Trading continued after the war ended although very restricted by Great Britain. In 1794-95 the Jay Treaty between the two was signed; it declared America's neutrality in the war between Great Britain and France and opened up trading for America with Britain and it colonies. Britain gained the most from it and the treaty was unpopular in America (particular opposition came from Thomas Jefferson and James Madison), however Washington saw the necessity of avoiding war with Britain and gaining some if negligible ground in trading. Documents relating to the treaty

This Day in History

Maybe someone who knows more about the Jay Treaty can add to this.

This is from the US state department on the Jay Treaty.

Tensions between the United States and Britain remained high after the Revolutionary War as a result of three key issues. British exports flooded U.S. markets, while American exports were blocked by British trade restrictions and tariffs...

The French Revolution led to war between Britain and France in 1793. Divisions emerged in the United States between those who supported the French, including Secretary of State Thomas Jefferson, and those who supported the British, including Secretary of the Treasury Alexander Hamilton. Fearing the repercussions of a war with Britain, President George Washington sided with Hamilton and sent pro-British Chief Justice John Jay to negotiate with the British Government. Jay looked to Hamilton for specific instructions for the treaty. Hamilton recommended an approach that would both stabilize relations with Great Britain and guarantee increased trade between the United States and Great Britain...

The resulting treaty addressed few U.S. interests, and ultimately granted Britain additional rights. The only concessions Jay obtained was a surrender of the northwestern posts (already agreed to in 1783) and a commercial treaty with Great Britain that granted the United States “most favored nation” status, but seriously restricted U.S. commercial access to the British West Indies. All other outstanding issues, including the Canadian-Maine boundary, compensation for pre-revolutionary debts, and British seizures of American ships, were to be resolved by arbitration. Jay even conceded that the British could seize U.S. goods bound for France if they paid for them and could confiscate without payment French goods on American ships.

Jay’s Treaty was immensely unpopular with the American public, but it squeaked through the Senate on a 20 to 10 vote on June 24, 1795. President Washington implemented the treaty in the face of popular disapproval, realizing that it was the price of peace with Great Britain and that it gave the United States valuable time to consolidate and rearm in the event of future conflict.

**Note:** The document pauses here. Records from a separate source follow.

File: src/sv/salc_pkg.sv
// ----------------------------------------------------------------------------
// salc_pkg
// Shared constants and types for the set-associative LRU tag store.
// ----------------------------------------------------------------------------
package salc_pkg;

    // default sizing of the tag store
    localparam int MAX_SETS_DEF   = 1024;
    localparam int MAX_WAYS_DEF   = 8;
    localparam int ADDR_WIDTH_DEF = 32;

    // configuration register widths
    localparam int CFG_IDX_W    = 2;
    localparam int CFG_DATA_W   = 6;
    localparam int ADDR_BITS_W  = 6;
    localparam int INDEX_BITS_W = 4;
    localparam int OFFSET_BITS_W = 5;
    localparam int WAYS_W       = 4;

    // configuration reset values
    localparam logic [ADDR_BITS_W-1:0]   ADDR_BITS_RST   = 6'd32;
    localparam logic [INDEX_BITS_W-1:0]  INDEX_BITS_RST  = 4'd4;
    localparam logic [OFFSET_BITS_W-1:0] OFFSET_BITS_RST = 5'd2;
    localparam logic [WAYS_W-1:0]        WAYS_RST        = 4'd2;

    // miss counter width
    localparam int MISS_W = 16;

    // configuration register indexes
    typedef enum logic [CFG_IDX_W-1:0] {
        CFG_ADDR_BITS   = 2'd0,
        CFG_INDEX_BITS  = 2'd1,
        CFG_OFFSET_BITS = 2'd2,
        CFG_WAYS        = 2'd3
    } t_cfg_idx;

    // back-end sequencer states
    typedef enum logic [1:0] {
        BK_CLEAR,
        BK_IDLE,
        BK_EVAL
    } t_back_state;

endpackage

File: src/sv/salc_front.sv
// ----------------------------------------------------------------------------
// salc_front
// Request intake: masks the address and splits it into set index and tag.
// ----------------------------------------------------------------------------
module salc_front #(
    parameter int MAX_SETS   = salc_pkg::MAX_SETS_DEF,
    parameter int ADDR_WIDTH = salc_pkg::ADDR_WIDTH_DEF,
    localparam int SET_W     = (MAX_SETS > 1) ? $clog2(MAX_SETS) : 1,
    localparam int REQ_W     = SET_W + ADDR_WIDTH
) (
    input  logic                                   i_valid,
    output logic                                   o_ready,
    input  logic [ADDR_WIDTH-1:0]                  i_address,
    input  logic [salc_pkg::ADDR_BITS_W-1:0]       i_address_bits,
    input  logic [salc_pkg::INDEX_BITS_W-1:0]      i_index_bits,
    input  logic [salc_pkg::OFFSET_BITS_W-1:0]     i_offset_bits,
    input  logic                                   i_q_full,
    input  logic                                   i_clear_busy,
    output logic                                   o_push,
    output logic [REQ_W-1:0]                       o_req
);

    // largest usable index width: floor(log2(MAX_SETS))
    localparam int MIB = $clog2(MAX_SETS + 1) - 1;

    logic [6:0]            ab_c;
    logic [4:0]            ib_c;
    logic [5:0]            shift;
    logic [ADDR_WIDTH-1:0] addr_m;
    logic [ADDR_WIDTH-1:0] addr_sh;
    logic [SET_W-1:0]      set_idx;
    logic [ADDR_WIDTH-1:0] tag;

    // clamp address and index widths into their legal range
    always_comb begin
        if (i_address_bits == '0) begin
            ab_c = 7'd1;
        end else if ({1'b0, i_address_bits} > 7'(ADDR_WIDTH)) begin
            ab_c = 7'(ADDR_WIDTH);
        end else begin
            ab_c = {1'b0, i_address_bits};
        end
        if ({1'b0, i_index_bits} > 5'(MIB)) begin
            ib_c = 5'(MIB);
        end else begin
            ib_c = {1'b0, i_index_bits};
        end
    end

    // address split
    assign addr_m  = i_address & ~({ADDR_WIDTH{1'b1}} << ab_c);
    assign addr_sh = addr_m >> i_offset_bits;
    assign set_idx = SET_W'(addr_sh) & ~({SET_W{1'b1}} << ib_c);
    assign shift   = 6'(i_offset_bits) + 6'(ib_c);
    assign tag     = addr_m >> shift;

    // handshake: hold off while the queue is full or the store is clearing
    assign o_ready = !i_q_full && !i_clear_busy;
    assign o_push  = i_valid && o_ready;
    assign o_req   = {set_idx, tag};

endmodule

File: config.mk
export PLATFORM = sky130hd
export DESIGN_NAME = salc_front
export DESIGN_NICKNAME = d
export VERILOG_FILES = /design/src/sv/salc_pkg.sv /design/src/sv/salc_front.sv
export SDC_FILE = /design/constraint.sdc
export NUM_CORES = 1
export LEC_CHECK = 0
export BUFFER_PORTS_ARGS = -buffer_cell sky130_fd_sc_hd__buf_2
export CAP_MARGIN = 40
export CORE_MARGIN = 2
export CORE_UTILIZATION = 55
export DETAILED_ROUTE_END_ITERATION = 12
export PLACE_DENSITY = 0.77
export SLEW_MARGIN = 20
export SYNTH_ARGS = -nofsm -noshare
export SYNTH_HDL_FRONTEND = slang
export SYNTH_SLANG_ARGS = --single-unit
File: constraint.sdc
create_clock -name vclk -period 9.55
set_clock_uncertainty 0.1 [all_clocks]
set_input_delay 1.91 -clock vclk [all_inputs]
set_output_delay 1.91 -clock vclk [all_outputs]
set_load 0.03 [all_outputs]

Edit: added some more sources and also rewording.

wwstevens

Starting in 1651, with the Navigation Acts, England (England in 1651, not Britain until 1707) restricted all foreign nations from directly trading with its colonies without first taking those items through England to be taxed. This was meant to protect and to ensure that England would have a market for its manufactured goods. A major source of contention between the Tories (loyalists who supported the British crown) and Patriots (those who supported American independence) was the precarious economic position that the Americans would be put in if they indeed achieved independence from Great Britain. No longer a British colony, they would be excluded from direct trade to many of the areas that they had primarily traded with before the war for independence. This included the British West Indies, long a source of rum, sugar and molasses. Since the late seventeenth century, and during the first half of the eighteenth, New England merchants had developed a highly important and lucrative trade system with the West Indies. Upon achieving independence from Great Britain, however, these merchants who had relied so heavily upon trade with the West Indies were now completely shut out due to the fact that they were considered a foreign nation now by the British government. Normal trade relations wouldn't be established again until Jay's Treaty of 1795 which once again allowed United States merchants to trade with the British settlements in the West Indies. This agreement would largely remain (albeit with some French protest) until 1812 when war would again break out with Great Britain.